* EXERCISE PROMPT:
Read the lines below and count those that have the word "flags". Respond with the number only.

(Collected data)
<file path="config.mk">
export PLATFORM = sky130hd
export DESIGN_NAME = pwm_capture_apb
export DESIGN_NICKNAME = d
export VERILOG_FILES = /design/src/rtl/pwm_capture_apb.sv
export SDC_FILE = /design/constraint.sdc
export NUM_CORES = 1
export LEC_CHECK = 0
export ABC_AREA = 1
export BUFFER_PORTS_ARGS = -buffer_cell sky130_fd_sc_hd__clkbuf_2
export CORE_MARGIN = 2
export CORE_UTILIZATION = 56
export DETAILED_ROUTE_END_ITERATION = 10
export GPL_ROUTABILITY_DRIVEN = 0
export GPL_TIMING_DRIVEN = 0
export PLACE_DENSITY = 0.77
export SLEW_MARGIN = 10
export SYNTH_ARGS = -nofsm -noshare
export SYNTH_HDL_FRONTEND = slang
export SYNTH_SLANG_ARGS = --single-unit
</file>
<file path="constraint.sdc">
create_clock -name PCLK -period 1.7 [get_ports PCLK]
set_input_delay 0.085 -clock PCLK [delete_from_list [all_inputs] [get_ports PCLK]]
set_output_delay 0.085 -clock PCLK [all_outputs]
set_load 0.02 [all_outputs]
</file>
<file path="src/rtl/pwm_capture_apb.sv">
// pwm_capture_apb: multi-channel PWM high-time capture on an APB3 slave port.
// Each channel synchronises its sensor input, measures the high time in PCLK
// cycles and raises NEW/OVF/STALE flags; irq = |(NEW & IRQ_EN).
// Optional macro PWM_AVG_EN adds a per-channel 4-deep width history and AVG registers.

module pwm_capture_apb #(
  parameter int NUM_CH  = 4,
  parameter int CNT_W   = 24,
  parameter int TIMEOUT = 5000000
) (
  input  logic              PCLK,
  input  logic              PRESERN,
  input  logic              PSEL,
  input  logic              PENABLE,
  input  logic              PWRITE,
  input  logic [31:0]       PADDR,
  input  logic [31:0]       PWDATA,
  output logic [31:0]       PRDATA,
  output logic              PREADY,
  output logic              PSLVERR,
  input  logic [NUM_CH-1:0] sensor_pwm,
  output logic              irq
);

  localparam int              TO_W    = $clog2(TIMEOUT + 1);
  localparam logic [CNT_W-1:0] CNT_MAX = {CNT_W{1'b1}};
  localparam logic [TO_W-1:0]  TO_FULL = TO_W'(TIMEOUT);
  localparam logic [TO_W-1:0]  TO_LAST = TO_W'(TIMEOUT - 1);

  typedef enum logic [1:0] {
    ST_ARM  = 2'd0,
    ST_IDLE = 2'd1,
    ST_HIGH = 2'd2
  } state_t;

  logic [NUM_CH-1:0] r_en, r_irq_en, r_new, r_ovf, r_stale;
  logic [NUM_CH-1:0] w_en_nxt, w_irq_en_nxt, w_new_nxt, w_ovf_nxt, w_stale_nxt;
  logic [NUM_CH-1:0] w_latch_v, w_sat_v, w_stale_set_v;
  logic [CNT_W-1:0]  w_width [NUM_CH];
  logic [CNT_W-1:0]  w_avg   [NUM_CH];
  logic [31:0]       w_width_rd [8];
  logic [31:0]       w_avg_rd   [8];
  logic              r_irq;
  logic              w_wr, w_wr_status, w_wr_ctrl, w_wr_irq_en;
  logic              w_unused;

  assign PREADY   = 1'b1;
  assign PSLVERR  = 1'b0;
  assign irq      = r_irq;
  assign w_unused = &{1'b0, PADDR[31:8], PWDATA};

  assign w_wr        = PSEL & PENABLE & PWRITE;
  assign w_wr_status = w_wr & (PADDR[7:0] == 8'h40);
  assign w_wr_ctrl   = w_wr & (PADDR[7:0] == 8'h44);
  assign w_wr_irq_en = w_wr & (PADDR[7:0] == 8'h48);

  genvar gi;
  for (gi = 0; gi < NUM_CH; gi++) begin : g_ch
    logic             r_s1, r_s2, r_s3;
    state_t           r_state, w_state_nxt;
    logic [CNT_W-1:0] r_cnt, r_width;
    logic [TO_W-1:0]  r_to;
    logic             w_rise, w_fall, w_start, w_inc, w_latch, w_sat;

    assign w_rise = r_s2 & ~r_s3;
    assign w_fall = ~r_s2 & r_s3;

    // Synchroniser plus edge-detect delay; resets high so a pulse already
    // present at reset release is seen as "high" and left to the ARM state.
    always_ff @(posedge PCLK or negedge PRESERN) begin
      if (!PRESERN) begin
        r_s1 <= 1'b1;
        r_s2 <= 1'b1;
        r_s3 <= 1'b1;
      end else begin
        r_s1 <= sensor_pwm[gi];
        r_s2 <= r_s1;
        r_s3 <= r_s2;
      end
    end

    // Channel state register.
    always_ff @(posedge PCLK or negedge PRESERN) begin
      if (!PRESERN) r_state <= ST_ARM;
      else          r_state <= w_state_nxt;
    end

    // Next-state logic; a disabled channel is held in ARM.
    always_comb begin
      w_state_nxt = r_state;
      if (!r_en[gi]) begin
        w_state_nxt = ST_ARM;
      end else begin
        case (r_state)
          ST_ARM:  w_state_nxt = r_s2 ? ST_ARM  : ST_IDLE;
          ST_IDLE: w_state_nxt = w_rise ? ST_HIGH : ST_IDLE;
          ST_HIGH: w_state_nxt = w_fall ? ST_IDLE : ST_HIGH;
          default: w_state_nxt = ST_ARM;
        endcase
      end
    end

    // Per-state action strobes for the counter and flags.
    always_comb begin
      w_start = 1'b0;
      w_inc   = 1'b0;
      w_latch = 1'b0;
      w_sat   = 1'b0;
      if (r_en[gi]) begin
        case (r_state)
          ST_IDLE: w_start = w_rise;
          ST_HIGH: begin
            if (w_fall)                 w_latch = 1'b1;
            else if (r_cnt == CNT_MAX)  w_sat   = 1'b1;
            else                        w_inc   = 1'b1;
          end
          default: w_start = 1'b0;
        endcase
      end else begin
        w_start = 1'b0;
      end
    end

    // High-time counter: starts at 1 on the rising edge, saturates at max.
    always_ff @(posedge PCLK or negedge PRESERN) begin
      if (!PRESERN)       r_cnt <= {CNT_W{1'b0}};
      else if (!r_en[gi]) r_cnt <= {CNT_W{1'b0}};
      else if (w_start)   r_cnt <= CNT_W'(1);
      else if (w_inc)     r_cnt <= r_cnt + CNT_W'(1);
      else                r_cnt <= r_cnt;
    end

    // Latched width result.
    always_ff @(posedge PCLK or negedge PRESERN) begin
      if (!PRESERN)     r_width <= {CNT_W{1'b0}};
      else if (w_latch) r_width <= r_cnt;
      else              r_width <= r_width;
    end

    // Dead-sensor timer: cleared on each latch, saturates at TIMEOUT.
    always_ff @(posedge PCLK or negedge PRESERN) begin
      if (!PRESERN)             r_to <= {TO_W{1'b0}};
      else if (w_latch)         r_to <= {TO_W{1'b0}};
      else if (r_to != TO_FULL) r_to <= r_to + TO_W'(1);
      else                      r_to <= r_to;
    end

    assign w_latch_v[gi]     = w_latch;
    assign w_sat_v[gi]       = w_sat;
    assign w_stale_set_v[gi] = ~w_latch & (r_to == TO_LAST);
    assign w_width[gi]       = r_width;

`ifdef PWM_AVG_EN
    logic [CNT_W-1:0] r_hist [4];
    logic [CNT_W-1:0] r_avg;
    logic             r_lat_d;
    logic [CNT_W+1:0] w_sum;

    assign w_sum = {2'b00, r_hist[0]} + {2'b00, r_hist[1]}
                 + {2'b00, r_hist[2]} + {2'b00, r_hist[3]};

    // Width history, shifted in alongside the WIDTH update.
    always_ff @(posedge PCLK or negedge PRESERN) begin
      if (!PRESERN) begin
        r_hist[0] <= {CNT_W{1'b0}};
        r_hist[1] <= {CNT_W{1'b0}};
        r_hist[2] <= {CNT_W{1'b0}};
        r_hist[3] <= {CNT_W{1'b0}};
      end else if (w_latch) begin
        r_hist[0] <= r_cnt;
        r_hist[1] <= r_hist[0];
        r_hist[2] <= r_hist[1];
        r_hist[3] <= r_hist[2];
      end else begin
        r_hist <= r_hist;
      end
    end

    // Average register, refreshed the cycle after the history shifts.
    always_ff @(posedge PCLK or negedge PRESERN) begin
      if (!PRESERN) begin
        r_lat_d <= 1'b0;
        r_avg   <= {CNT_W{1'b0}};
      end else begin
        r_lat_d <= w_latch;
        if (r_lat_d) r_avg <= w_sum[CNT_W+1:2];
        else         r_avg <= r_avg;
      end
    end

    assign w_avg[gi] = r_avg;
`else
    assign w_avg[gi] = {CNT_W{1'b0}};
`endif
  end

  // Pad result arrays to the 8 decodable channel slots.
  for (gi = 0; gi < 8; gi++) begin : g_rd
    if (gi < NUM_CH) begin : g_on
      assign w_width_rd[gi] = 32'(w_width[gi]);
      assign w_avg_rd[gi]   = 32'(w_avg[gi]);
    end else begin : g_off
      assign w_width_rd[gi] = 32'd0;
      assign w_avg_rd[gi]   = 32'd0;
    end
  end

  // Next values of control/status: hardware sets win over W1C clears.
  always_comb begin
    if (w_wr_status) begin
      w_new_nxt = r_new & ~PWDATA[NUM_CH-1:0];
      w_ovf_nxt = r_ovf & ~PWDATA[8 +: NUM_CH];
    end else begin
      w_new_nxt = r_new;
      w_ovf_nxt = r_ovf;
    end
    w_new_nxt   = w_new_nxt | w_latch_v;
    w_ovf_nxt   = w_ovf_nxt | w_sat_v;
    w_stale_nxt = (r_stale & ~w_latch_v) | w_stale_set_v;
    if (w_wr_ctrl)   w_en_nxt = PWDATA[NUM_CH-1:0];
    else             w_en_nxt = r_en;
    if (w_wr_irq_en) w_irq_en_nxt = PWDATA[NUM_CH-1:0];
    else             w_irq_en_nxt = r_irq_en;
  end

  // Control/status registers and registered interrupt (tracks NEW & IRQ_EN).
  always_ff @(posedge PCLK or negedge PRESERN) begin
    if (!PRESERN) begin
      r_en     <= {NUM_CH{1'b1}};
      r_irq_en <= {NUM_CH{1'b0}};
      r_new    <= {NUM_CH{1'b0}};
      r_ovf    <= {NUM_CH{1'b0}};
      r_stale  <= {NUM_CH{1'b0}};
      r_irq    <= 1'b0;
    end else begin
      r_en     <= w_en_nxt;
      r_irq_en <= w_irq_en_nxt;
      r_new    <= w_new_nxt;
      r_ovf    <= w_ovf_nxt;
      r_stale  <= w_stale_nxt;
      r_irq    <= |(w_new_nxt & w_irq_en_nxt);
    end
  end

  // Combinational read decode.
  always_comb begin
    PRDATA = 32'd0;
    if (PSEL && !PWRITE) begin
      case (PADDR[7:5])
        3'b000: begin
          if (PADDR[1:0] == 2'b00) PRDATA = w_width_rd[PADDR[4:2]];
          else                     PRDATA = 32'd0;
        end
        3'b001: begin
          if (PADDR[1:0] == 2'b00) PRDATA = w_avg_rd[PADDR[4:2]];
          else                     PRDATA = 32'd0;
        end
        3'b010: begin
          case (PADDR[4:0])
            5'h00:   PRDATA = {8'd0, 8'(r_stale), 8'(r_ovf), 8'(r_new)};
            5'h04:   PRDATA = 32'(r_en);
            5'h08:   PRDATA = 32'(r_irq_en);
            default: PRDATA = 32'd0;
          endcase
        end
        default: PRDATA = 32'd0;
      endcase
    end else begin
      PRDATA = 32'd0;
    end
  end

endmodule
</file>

* EXPECTED ANSWER:
2